Which woman is the healthiest?

Actually none of them! The first woman with the cottage cheese-like discharge most likely has a Candida infection.

Candida albicans is a yeast that normally lives in the vaginal flora. It also lives in the throat and in the gastrointestinal tract. However, when its numbers grow out of the normal range, the yeast essentially has a ‘hayday' no matter where it is. If the Candida is located in the vagina, it starts reproducing wildly. You'd think it was spring break in there! Okay, just a little humor is needed sometimes to offset a bad situation. Wouldn't you agree?

The second woman with the thin grayish discharge most likely has a bacterial vaginosis discharge.

A Bacterial Vaginosis discharge is not green. It's not yellow. And it's not white, like cottage cheese. And a BV discharge is not tinted with blood.

On the other hand, a BV discharge is thin and can be white or gray. It can and usually has a fishy odor. That's BV and sometimes you don't even have to get an official diagnosis – just use your nose! This discharge usually comes packaged with other symptoms such as irritation and burning with urination. There could also be pain with intercourse.

The third woman has no discharge at all and her vagina is ‘dry as a bone'. Again, I'm just trying to make the subject a little easier for you to read about! This dry vagina is not normal either! And it's not the same thing as a bacterial vaginosis discharge. It indicates that her estrogen levels have dropped to a very low level. You see, estrogen protects the tissues in the vagina. It keeps them plump … and juicy.

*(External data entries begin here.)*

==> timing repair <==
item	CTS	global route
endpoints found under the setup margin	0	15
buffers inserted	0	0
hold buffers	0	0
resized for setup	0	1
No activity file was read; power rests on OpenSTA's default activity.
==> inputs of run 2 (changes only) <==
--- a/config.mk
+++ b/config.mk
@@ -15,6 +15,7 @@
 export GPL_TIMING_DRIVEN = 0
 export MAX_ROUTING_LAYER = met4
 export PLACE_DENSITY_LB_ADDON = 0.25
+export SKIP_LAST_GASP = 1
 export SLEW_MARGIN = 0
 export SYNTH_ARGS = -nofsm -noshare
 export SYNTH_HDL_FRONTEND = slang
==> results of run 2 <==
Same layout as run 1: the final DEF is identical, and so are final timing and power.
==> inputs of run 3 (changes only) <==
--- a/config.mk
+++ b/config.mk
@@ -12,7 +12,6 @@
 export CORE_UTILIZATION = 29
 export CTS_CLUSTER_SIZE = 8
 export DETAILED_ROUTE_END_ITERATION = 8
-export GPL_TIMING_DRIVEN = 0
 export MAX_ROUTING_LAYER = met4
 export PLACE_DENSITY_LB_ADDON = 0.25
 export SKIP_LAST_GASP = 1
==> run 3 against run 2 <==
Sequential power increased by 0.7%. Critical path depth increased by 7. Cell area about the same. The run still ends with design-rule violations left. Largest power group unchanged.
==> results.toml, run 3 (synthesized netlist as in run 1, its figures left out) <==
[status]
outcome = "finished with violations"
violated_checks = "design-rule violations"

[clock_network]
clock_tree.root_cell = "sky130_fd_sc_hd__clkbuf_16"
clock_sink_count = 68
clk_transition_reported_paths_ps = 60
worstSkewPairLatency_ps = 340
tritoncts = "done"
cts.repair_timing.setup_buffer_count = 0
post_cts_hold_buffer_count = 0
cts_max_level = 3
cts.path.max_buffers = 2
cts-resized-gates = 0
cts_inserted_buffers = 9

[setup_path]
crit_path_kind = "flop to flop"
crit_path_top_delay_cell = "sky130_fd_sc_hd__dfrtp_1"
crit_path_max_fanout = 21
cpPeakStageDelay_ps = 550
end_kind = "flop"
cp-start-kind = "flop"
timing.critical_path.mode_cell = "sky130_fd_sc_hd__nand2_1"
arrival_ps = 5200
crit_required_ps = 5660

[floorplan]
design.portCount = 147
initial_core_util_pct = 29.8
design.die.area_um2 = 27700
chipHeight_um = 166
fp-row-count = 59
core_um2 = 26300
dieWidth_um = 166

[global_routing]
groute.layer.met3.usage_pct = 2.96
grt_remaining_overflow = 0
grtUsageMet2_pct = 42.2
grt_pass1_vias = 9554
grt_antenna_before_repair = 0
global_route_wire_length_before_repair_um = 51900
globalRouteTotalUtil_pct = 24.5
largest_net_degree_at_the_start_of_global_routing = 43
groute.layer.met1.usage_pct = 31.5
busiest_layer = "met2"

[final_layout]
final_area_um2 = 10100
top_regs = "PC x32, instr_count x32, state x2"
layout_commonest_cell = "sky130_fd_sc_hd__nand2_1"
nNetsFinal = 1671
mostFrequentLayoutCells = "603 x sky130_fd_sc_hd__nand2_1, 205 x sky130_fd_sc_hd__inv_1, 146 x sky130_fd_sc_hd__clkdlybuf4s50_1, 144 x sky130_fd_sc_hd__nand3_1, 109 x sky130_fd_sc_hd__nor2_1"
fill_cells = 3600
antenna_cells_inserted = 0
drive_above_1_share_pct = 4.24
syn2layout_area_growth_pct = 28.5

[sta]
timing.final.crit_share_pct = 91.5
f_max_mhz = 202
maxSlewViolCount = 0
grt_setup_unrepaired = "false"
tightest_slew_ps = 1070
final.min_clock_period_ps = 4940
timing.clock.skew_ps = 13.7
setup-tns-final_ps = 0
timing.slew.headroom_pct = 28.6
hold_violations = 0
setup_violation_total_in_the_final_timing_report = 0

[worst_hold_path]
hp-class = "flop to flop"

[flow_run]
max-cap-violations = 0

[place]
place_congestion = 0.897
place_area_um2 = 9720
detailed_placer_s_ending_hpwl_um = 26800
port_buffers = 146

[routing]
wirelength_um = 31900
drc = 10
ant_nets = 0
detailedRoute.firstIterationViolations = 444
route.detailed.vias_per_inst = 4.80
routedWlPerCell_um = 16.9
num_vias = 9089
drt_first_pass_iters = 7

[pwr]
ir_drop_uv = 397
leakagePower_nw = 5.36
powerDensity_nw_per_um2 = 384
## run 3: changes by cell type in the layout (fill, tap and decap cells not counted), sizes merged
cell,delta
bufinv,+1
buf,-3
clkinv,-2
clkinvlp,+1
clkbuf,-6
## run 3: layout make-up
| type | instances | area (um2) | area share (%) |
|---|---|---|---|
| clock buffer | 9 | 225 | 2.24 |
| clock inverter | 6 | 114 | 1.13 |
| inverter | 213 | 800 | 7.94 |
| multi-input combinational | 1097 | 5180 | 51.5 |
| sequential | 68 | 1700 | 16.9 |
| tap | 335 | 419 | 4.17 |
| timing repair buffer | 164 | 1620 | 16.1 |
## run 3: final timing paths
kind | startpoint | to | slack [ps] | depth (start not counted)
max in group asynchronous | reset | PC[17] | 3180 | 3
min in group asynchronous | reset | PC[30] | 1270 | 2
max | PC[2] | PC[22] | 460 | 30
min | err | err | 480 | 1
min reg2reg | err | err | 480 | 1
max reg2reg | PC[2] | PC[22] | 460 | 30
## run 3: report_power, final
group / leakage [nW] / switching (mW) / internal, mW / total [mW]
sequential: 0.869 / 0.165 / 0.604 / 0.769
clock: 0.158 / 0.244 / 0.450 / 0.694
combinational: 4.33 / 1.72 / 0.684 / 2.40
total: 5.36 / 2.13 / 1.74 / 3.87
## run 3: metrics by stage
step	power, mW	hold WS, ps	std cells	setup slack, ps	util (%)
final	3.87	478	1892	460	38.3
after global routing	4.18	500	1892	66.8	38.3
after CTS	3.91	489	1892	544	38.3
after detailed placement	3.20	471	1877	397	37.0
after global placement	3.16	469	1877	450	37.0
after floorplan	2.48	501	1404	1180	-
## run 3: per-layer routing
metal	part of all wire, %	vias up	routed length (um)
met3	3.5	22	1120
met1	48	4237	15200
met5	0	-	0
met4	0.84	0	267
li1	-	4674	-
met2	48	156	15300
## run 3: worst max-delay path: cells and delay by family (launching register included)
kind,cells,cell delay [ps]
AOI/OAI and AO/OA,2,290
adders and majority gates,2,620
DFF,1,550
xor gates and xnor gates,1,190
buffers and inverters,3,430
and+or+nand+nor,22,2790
**src/rtl/bounce_generator.sv**
```systemverilog
// bounce_generator: emulates a bouncing switch; chatters for BOUNCE_TICKS ticks after each change of clean_in, then settles (BOUNCE_GEN_LFSR_EN selects LFSR chatter; ports: clk, rst, tick, clean_in -> bouncy_out, busy)
module bounce_generator #(
  parameter int BOUNCE_TICKS = 10,
  parameter logic [15:0] LFSR_SEED = 16'hACE1
) (
  input  logic clk,
  input  logic rst,
  input  logic tick,
  input  logic clean_in,
  output logic bouncy_out,
  output logic busy
);
  localparam int CW = $clog2(BOUNCE_TICKS) + 1;
  localparam logic [1:0] S_STABLE_0 = 2'd0, S_BOUNCE_TO_1 = 2'd1, S_STABLE_1 = 2'd2, S_BOUNCE_TO_0 = 2'd3;
  logic [1:0] state;
  logic [CW-1:0] cnt;
  logic s_new1, s_new0, s_cur;
  assign busy = state[0];
`ifdef BOUNCE_GEN_LFSR_EN
  logic [15:0] lfsr;
  always_ff @(posedge clk)
    if (rst) lfsr <= LFSR_SEED;
    else if (tick) lfsr <= {1'b0, lfsr[15:1]} ^ (lfsr[0] ? 16'hB400 : 16'h0000);
  always_comb begin
    s_new1 = lfsr[0];
    s_new0 = lfsr[0];
    s_cur = lfsr[0];
  end
`else
  logic unused_seed;
  assign unused_seed = ^LFSR_SEED;
  always_comb begin
    s_new1 = 1'b1;
    s_new0 = 1'b0;
    s_cur = ~state[1] ^ cnt[0];
  end
`endif
  always_ff @(posedge clk)
    if (rst) begin
      state <= S_STABLE_0;
      cnt <= '0;
      bouncy_out <= 1'b0;
    end else if (tick) begin
      case (state)
        S_STABLE_0:
          if (clean_in) begin
            state <= S_BOUNCE_TO_1;
            cnt <= CW'(1);
            bouncy_out <= s_new1;
          end else bouncy_out <= 1'b0;
        S_STABLE_1:
          if (!clean_in) begin
            state <= S_BOUNCE_TO_0;
            cnt <= CW'(1);
            bouncy_out <= s_new0;
          end else bouncy_out <= 1'b1;
        S_BOUNCE_TO_1:
          if (!clean_in) begin
            state <= S_BOUNCE_TO_0;
            cnt <= CW'(1);
            bouncy_out <= s_new0;
          end else if (cnt == CW'(BOUNCE_TICKS)) begin
            state <= S_STABLE_1;
            bouncy_out <= 1'b1;
          end else begin
            bouncy_out <= s_cur;
            cnt <= cnt + 1'b1;
          end
        S_BOUNCE_TO_0:
          if (clean_in) begin
            state <= S_BOUNCE_TO_1;
            cnt <= CW'(1);
            bouncy_out <= s_new1;
          end else if (cnt == CW'(BOUNCE_TICKS)) begin
            state <= S_STABLE_0;
            bouncy_out <= 1'b0;
          end else begin
            bouncy_out <= s_cur;
            cnt <= cnt + 1'b1;
          end
        default: begin
          state <= S_STABLE_0;
          bouncy_out <= 1'b0;
        end
      endcase
    end
endmodule
```
**config.mk**
```make
export PLATFORM = sky130hd
export DESIGN_NAME = bounce_generator
export DESIGN_NICKNAME = d
export VERILOG_FILES = /design/src/rtl/bounce_generator.sv
export SDC_FILE = /design/constraint.sdc
export NUM_CORES = 1
export LEC_CHECK = 0
export CORE_AREA = 8 8 45 47
export DETAILED_ROUTE_END_ITERATION = 12
export DIE_AREA = 0 0 53 55
export PLACE_DENSITY = 0.6
export SLEW_MARGIN = 15
export SYNTH_ARGS = -nofsm -noshare
export SYNTH_HDL_FRONTEND = slang
export SYNTH_SLANG_ARGS = --single-unit
export TNS_END_PERCENT = 20
```
**constraint.sdc**
```tcl
create_clock -name clk -period 2.4 [get_ports clk]
set_input_delay 0.24 -clock clk [delete_from_list [all_inputs] [get_ports clk]]
set_output_delay 0.24 -clock clk [all_outputs]
set_load 0.05 [all_outputs]
```
# Yosys cells after proc, flatten, opt, wreduce, memory -nomap -nowiden
# Cells that the tools add are included.
[classes]
n_bitwise = 2
reduce_logical = 4
mux = 19
add_sub_neg = 1
n_eq_ne = 8
[op_table]
columns = ["op", "n"]
rows = [
  ["$mux W5", 5],
  ["$pmux W5 S4", 1],
  ["$mux W2", 6],
  ["$pmux W2 S4", 1],
  ["$ne A3 B3 Y1 const B", 2],
  ["$add A5 B1 Y5 const B", 1],
  ["$eq A5 B4 Y1 const B", 1],
  ["$mux W1", 5],
  ["$reduce_and A5 Y1", 1],
  ["$eq A2 B2 Y1 const B", 2],
  ["$ne A2 B2 Y1 const B", 2],
  ["$pmux W1 S3", 1],
  ["$reduce_and A3 Y1", 1],
  ["$eq A2 B1 Y1 const B", 1],
  ["$logic_not A2 Y1", 1],
  ["$reduce_or A2 Y1", 1],
  ["$not A1 Y1", 1],
  ["$xor A1 B1 Y1", 1],
]
[word_totals]
in_bits = 4
out_inout_bits = 2
ff_bits = 8

# Depth between registers and ports, before layout
# Gate-level depths: netlist (run 1).
[depth]
depth_word = 5
ltp_mapped = 6
depth_no_buf = 6

# Worst setup path after synthesis (run 1)
# Ideal clock, no wire load.
[synth_timing]
path_kind = "reg-to-reg"
from = "register state[0]"
to = "register cnt[3]"
t_required_ns = 2.330
setup_ns = 0.070
path_slack_ns = 0.320
stages_incl_launch_ff = 7
arrival_ns = 2.010
path_cell_list = "dfxtp_1 > inv_1 > ha_1 > mux2i_4 > nand2_4 > or4_1 > a21oi_1"
[synth_between]
elab_chain_cells = 3
[synth_rtl]
columns = ["element", "line_no", "source"]
rows = [
  ["start: declaration", "15", "logic [1:0] state;"],
  ["start signal: assignment", "40", "state <= S_STABLE_0;"],
  ["start signal: assignment", "47", "state <= S_BOUNCE_TO_1;"],
  ["start signal: assignment", "53", "state <= S_BOUNCE_TO_0;"],
  ["$eq A2 B2 Y1 or $logic_not A2 Y1 (tied branches)", "44", "case (state)"],
  ["$ne A2 B2 Y1 (no source line)", "--", ""],
  ["$reduce_and A3 Y1 (no source line)", "--", ""],
  ["end signal: assignment", "67", "cnt <= cnt + 1'b1;"],
  ["end signal: assignment", "79", "cnt <= cnt + 1'b1;"],
  ["end: declaration", "16", "logic [CW-1:0] cnt;"],
]
# Parallel ways exist; a longest one is shown, timed or not.
# A chain may end at the register's enable or synchronous reset.

# Worst setup path after layout (run 1)
[layout_timing]
from = "input clean_in"
to = "register cnt[3]"
[layout_between]
elab_chain_cells = 2
[layout_rtl]
columns = ["element", "line_no", "source"]
rows = [
  ["start: declaration", "9", "input logic clean_in,"],
  ["$mux W5 (tied with other cells)", "70", "if (clean_in) begin"],
  ["$pmux W5 S4 or $reduce_and A3 Y1 (tied branches)", "--", ""],
]
# Parallel ways exist; a longest one is shown, timed or not.

==> results.sh, run 1 <==
export IMPL_outcome="completed"
export IMPL_power_frac_comb_pct=28.5
export IMPL_wl_um=1080
export IMPL_arrival_ns=2.05
export IMPL_seq_power_share_pct=42.4
export IMPL_r2r_start="state[1]$_SDFFE_PP0P_"
export IMPL_path_depth=5
export IMPL_synthArstFlopShare_pct=0
export IMPL_areaGrowthSynthToFinish_pct=12.6
export IMPL_cts_resized=0
export IMPL_antennaDiodeCount=0
export IMPL_grt_pass1_vias=436
export IMPL_finalPower_uw=350
export IMPL_crit_type="in -> reg"
export IMPL_multi_input_comb_area_sq_um=378
export IMPL_ys_seq_elements=8
export IMPL_cts_sinks=8
export IMPL_pin_count=6
export IMPL_routedWlPerCell_um=12.8
export IMPL_slowest_delay_ns=0.65
export IMPL_max_slew_worst_pin_slew_ns=0.496
export IMPL_post_route_period_util_pct=78.0
export IMPL_syn_area_sq_um=577
export IMPL_clock_skew_final_ns=0.00595
export IMPL_synth_cell_types=30
export IMPL_htree_levels=1
export IMPL_crit_family="buffers and inverters"
export IMPL_drive_gt1_share_pct=7.25
export IMPL_p_switching_uw=112
export IMPL_grt_max_degree=9
export IMPL_path_clk_slew_ns=0.06
export IMPL_clock_latency_ns=0.25
export IMPL_dr_pass1_iters=4
export IMPL_io_buffers=5
export IMPL_seq_area_frac_synth_pct=27.8
export IMPL_die_h_um=55
export IMPL_drt_initial_drc_count=10
export IMPL_worst_path_buf_inv=1
export IMPL_ir_worst_vdd_uv=308
export IMPL_synth_edf_count=0
export IMPL_antenna_left=0
export IMPL_crit_chain="clkdlybuf4s50_1 > mux2i_4 > nand2_4 > or4_1 > a21oi_1"
export IMPL_synth_fp_nets=75
export IMPL_regToRegEndpoint="cnt[3]$_SDFFE_PP0P_"
export IMPL_whs_endpoint="cnt[3]$_SDFFE_PP0P_"
export IMPL_ctsHoldBuffers=0
export IMPL_cts_root_buf="clkbuf_4"
export IMPL_setup_viol=0
export IMPL_cp_start_kind="primary input"
export IMPL_yosysWarnings=0
export IMPL_cts_setup_buffers=0
export IMPL_cts_made_buffers=3
export IMPL_fmax_mhz=534
export IMPL_whs_path_depth=2
export IMPL_dp_hpwl_um=836
export IMPL_placementRows=14
export IMPL_seqCellArea_sq_um=160
export IMPL_slew_violations=0
export IMPL_cap_violations=0
export IMPL_cp_end_kind="register"
export IMPL_p_clk_share_pct=29.1
export IMPL_finalCriticalPeriod_ns=1.87
export IMPL_hold_violations=0
export IMPL_track_usage_pct=8.31
export IMPL_r2r_setup_slack_ns=0.54
export IMPL_final_setup_tns_ns=0
export IMPL_p_int_uw=239
export IMPL_clock_path_buffers=2
export IMPL_min_from="cnt[3]$_SDFFE_PP0P_"
export IMPL_place_gp_congestion=0.827
export IMPL_synth_avg_cell_area_sq_um=9.01
export IMPL_fillerInstances=144
export IMPL_grt_overflow_total=0
export IMPL_swShare_pct=31.9
export IMPL_path_max_fanout=8
export IMPL_crit_required_ns=2.58
export IMPL_r2r_cells=6
export IMPL_final_nets=82
export IMPL_via_count=448
export IMPL_core_area_sq_mm=0.00138
export IMPL_grt_first_pass_wirelength_um=1780
export IMPL_start_util_pct=41.7
export IMPL_powerDensity_mw_per_mm2=540
export IMPL_p_leak_nw=0.272
export IMPL_antenna_found_initial=0
export IMPL_cts_tree="built"
export IMPL_hold_class="reg -> reg"
export IMPL_dominantRegCellSynth="dfxtp_1"
export IMPL_rsz0062_at_grt="no"
export IMPL_fp_dieW_um=53
export IMPL_cpMaxStageDelayCell="clkdlybuf4s50_1"
export IMPL_syn_inst=64
export IMPL_avgViaCountPerCell=5.27
export IMPL_drc=0
export IMPL_dieArea_sq_mm=0.00292
export IMPL_max_slew_margin_pct=66.9
## through the flow
step                hold slack [ns]  area [sq um]  utilization [%]  cells  setup WS, ns
global placement              0.492           627             45.3     82         0.298
floorplan                     0.461           577                -     64         0.320
CTS                           0.519           649             46.9     85         0.519
finish                        0.529           649             46.9     85         0.528
detailed placement            0.509           627             45.3     82         0.252
global route                  0.561           649             46.9     85         0.397
## per-layer routing
metal / GRT usage [%] / wire length, um / up-vias
met1: 8.07 / 500 / 201
li1: - / - / 240
met3: 5.08 / 76 / 0
met4: 2.59 / 0 / 0
met2: 14.5 / 507 / 7
met5: 0 / 0 / -
## worst max path at each step
stage                          start  slack [ns]               endpoint
2_1_floorplan  state[0]$_SDFFE_PP0P_        0.32    cnt[3]$_SDFFE_PP0P_
3_3_place_gp                clean_in        0.30    cnt[3]$_SDFFE_PP0P_
3_5_place_dp                clean_in        0.25    cnt[3]$_SDFFE_PP0P_
4_1_cts        state[1]$_SDFFE_PP0P_        0.52    cnt[3]$_SDFFE_PP0P_
5_1_grt        state[1]$_SDFFE_PP0P_        0.40  state[0]$_SDFFE_PP0P_
6_report                    clean_in        0.53    cnt[3]$_SDFFE_PP0P_
## cell usage in the layout, fill, tap and decap left out, types with 2 or more instances in the layout
cell and n:
mux2i_1 3, nor2_1 6, inv_1 5, nand3_1 3
nor3_1 2, clkdlybuf4s50_1 5, dfxtp_1 8, o211ai_1 2
xor2_1 3, o21ai_0 4, clkbuf_4 3, a21oi_1 2
ha_1 7
## state kept, by name, summed over array words and instances (netlist names)
register and count:
state 2, cnt 5, bouncy_out 1
## final cells by class
cell class | count | area share [%]
clock buffer | 3 | 3.47
timing repair buffer | 5 | 7.71
inverter | 5 | 2.89
multi-input combinational | 48 | 58.2
sequential | 8 | 24.7
tap | 16 | 3.08
## logic make-up after synthesis
| logic type | share of synthesized area [%] |
|---|---|
| buffers and inverters | 6.72 |
| adders and majority gates | 15.2 |
| DFF | 27.8 |
| xor gates and xnor gates | 4.56 |
| and+or+nand+nor | 20.2 |
| muxes | 9.11 |
| AOI/OAI and AO/OA | 16.5 |
## worst reg2reg max path, cell delays in order, from the launching register on
cell and delay [ns]:
dfxtp_1 0.43, inv_1 0.11, ha_1 0.22, mux2i_4 0.25
nand2_4 0.10, or4_1 0.51, a21oi_1 0.16
## synth_stat cells, drive strengths merged (2+ instances only)
cell type,n,area share (%)
xor2,3,4.6
mux2i,4,9.1
o211ai,2,2.6
nand2,2,2.6
buf,2,2.6
nor3,2,1.7
o21ai,4,3.5
nand3,3,2.6
dfxtp,8,28
a21oi,2,1.7
nor2,6,3.9
inv,5,3.3
ha,7,15
## power by group through the flow
stage	clock network (mW)	registers (mW)	logic [mW]
final	0.102	0.149	0.0999
after global routing	0.111	0.150	0.110
after CTS	0.108	0.149	0.101
after detailed placement	0	0.152	0.101
after global placement	0	0.152	0.101
after floorplan	0	0.163	0.0659
Note: power is estimated with default switching activity, not from simulation.
==> run 2: changes to the inputs <==
Settings changed: PLACE_DENSITY 0.6 to 0.62.
Clock period 2.4 ns to 1.52 ns, I/O delays scaled along.
==> run 2 against run 1 <==
  * Clock power up 70%
  * Count of clock-buffer cells in the layout up 1
  * Total power up 86%
  * Setup slack worse by 0.51 ns
  * Largest power group is now combinational logic
  * Via count up 17%
  * Utilization up 15 points
  * Highest routed layer is now met4
  * Routed wire length up 17%
  * Combinational power up 140%
  * Sequential share of layout area down 5.1 points
  * Hold slack worse by 0.011 ns
  * Critical path depth unchanged
==> results.sh, run 2 (synthesized netlist as in run 1, its figures left out) <==
export IMPL_powerDensity_mw_per_mm2=768
export IMPL_cts_sinks=8
export IMPL_top_register="cnt"
export IMPL_placed_cells=97
export IMPL_cpMaxStageDelayCell="or4_1"
export IMPL_grt_first_pass_wirelength_um=2050
export IMPL_clock_path_buffers=2
export IMPL_fmax_mhz=666
export IMPL_clock_latency_ns=0.25
export IMPL_r2r_cells=5
export IMPL_cts_tree="built"
export IMPL_crit_type="reg -> reg"
export IMPL_routedWlPerCell_um=12.3
export IMPL_core_area_sq_mm=0.00138
export IMPL_htree_levels=1
export IMPL_layout_commonest_cell="buf_4"
export IMPL_max_slew_worst_pin_slew_ns=0.524
export IMPL_post_route_period_util_pct=98.8
export IMPL_finalCriticalPeriod_ns=1.50
export IMPL_crit_family="simple AND/OR/NAND/NOR gates"
export IMPL_slew_violations=0
export IMPL_path_clk_slew_ns=0.05
export IMPL_placementRows=14
export IMPL_largest_register_ff_count=5
export IMPL_cp_start_kind="register"
export IMPL_hold_class="reg -> reg"
export IMPL_slowest_delay_ns=0.46
export IMPL_worst_path_buf_inv=1
export IMPL_p_leak_nw=0.366
export IMPL_final_util_pct=61.5
export IMPL_r2r_start="state[0]$_SDFFE_PP0P_"
export IMPL_place_gp_congestion=0.827
export IMPL_pin_count=6
export IMPL_antennaDiodeCount=0
export IMPL_cts_root_buf="clkbuf_4"
export IMPL_io_buffers=5
export IMPL_cp_end_kind="register"
export IMPL_crit_chain="ha_1 > mux2i_2 > buf_4 > or4_1 > a21oi_1"
export IMPL_dieArea_sq_mm=0.00292
export IMPL_clock_skew_final_ns=0.00141
export IMPL_final_cells=103
export IMPL_via_count=523
export IMPL_setup_viol=0
export IMPL_outcome="completed"
export IMPL_r2r_setup_slack_ns=0.02
export IMPL_path_depth=5
export IMPL_fin_ws_ns=0.0178
export IMPL_drive_gt1_share_pct=41.4
export IMPL_grt_max_degree=9
export IMPL_final_area_sq_um=851
export IMPL_max_slew_margin_pct=65.0
export IMPL_antenna_left=0
export IMPL_fp_dieW_um=53
export IMPL_drc=0
export IMPL_grt_overflow_total=0
export IMPL_hold_violations=0
export IMPL_die_h_um=55
export IMPL_whs_endpoint="cnt[3]$_SDFFE_PP0P_"
export IMPL_finalPower_uw=653
export IMPL_avgViaCountPerCell=5.08
export IMPL_reg_largest_list="cnt x5, state x2, bouncy_out x1"
export IMPL_post_place_ws_ns=-0.263
export IMPL_drt_initial_drc_count=12
export IMPL_dp_hpwl_um=980
export IMPL_start_util_pct=41.7
export IMPL_ir_worst_vdd_uv=412
export IMPL_areaGrowthSynthToFinish_pct=47.5
export IMPL_path_max_fanout=4
export IMPL_final_nets=99
export IMPL_grt_pass1_vias=499
export IMPL_rsz0062_at_grt="yes"
export IMPL_regToRegEndpoint="cnt[3]$_SDFFE_PP0P_"
export IMPL_whs_path_depth=2
export IMPL_antenna_found_initial=0
export IMPL_wl_um=1270
export IMPL_cap_violations=0
export IMPL_dr_pass1_iters=4
export IMPL_placed_area_sq_um=773
export IMPL_min_from="cnt[3]$_SDFFE_PP0P_"
export IMPL_crit_required_ns=1.70
export IMPL_cts_made_buffers=3
export IMPL_mostFrequentLayoutCells="buf_4 (18), nor2_1 (6), dfxtp_1 (5)"
export IMPL_track_usage_pct=9.59
export IMPL_arrival_ns=1.68
==> run 2: cell count changes in the layout (fill, tap and decap cells not counted), sizes merged <==
cell	change
dlygate4sd2	+1
clkdlybuf4s50	-3
buf	+19
clkbuf	+1
==> run 2: area by class of cell <==
type,instances,area [sq um]
clock buffer,4,26.3
timing repair buffer,22,175
sequential,8,166
inverter,5,23.8
fill,130,533
tap,16,20.0
multi-input combinational,48,439
==> run 2: power breakdown <==
group | total, mW | switching [mW] | internal, mW
sequential | 0.239 | 0.0151 | 0.224
clock | 0.173 | 0.0724 | 0.100
combinational | 0.242 | 0.120 | 0.121
total | 0.653 | 0.208 | 0.445
==> run 2: per-stage QoR <==
step	TNS, ns	hold WS (ns)
after floorplan	-0.0308	0.432
after global placement	-1.32	0.497
after detailed placement	-1.50	0.503
after CTS	0	0.511
after global routing	-0.145	0.552
final	0	0.518
==> run 2: worst max-delay path by stage <==
stage,to,from
2_1_floorplan,state[0]$_SDFFE_PP0P_,state[0]$_SDFFE_PP0P_
3_3_place_gp,state[0]$_SDFFE_PP0P_,clean_in
3_5_place_dp,state[0]$_SDFFE_PP0P_,clean_in
4_1_cts,state[0]$_SDFFE_PP0P_,state[1]$_SDFFE_PP0P_
5_1_grt,state[0]$_SDFFE_PP0P_,state[0]$_SDFFE_PP0P_
6_report,cnt[3]$_SDFFE_PP0P_,state[0]$_SDFFE_PP0P_
==> run 2: per-layer routing <==
metal / wire length, um / track usage, % / up-vias
met3: 67 / 5.08 / 2
met2: 647 / 15.4 / 7
met1: 549 / 10.4 / 241
met4: 7 / 3.88 / 0
li1: - / - / 273
met5: 0 / 0 / -
==> run 2: timing repair <==
item | in CTS | in global routing
hold buffers | 0 | 0
pin swaps | 0 | 4
cloned | 0 | 0
resized for setup | 3 | 8
endpoints found under the setup margin | 3 | 6
setup buffers | 0 | 2
==> run 2: worst register-to-register path, cell delays in order (launching register included) <==
cell,delay (ns)
dfxtp_4,0.39
ha_1,0.20
mux2i_2,0.09
buf_4,0.15
or4_1,0.46
a21oi_1,0.13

A vaginal discharge can be normal during the different parts of the menstrual cycle. At the beginning and end of the cycle, you could see a normal white discharge – but it won't have the symptoms associated with bacterial vaginosis discharge and it won't have the appearance of a Candida yeast infection discharge.

Remember – a Candida discharge and a bacterial vaginosis discharge are never normal!

At the end of the cycle, your discharge could be brown, just because it contains a little bit of blood. When your discharge is clear and appears to "stretch", it means you're fertile. Stay away from the men at this time! If it's ever yellow, green or fishy, get to the doctor!

Watch your discharge! If it's a bacterial vaginosis discharge or Candida one, do something!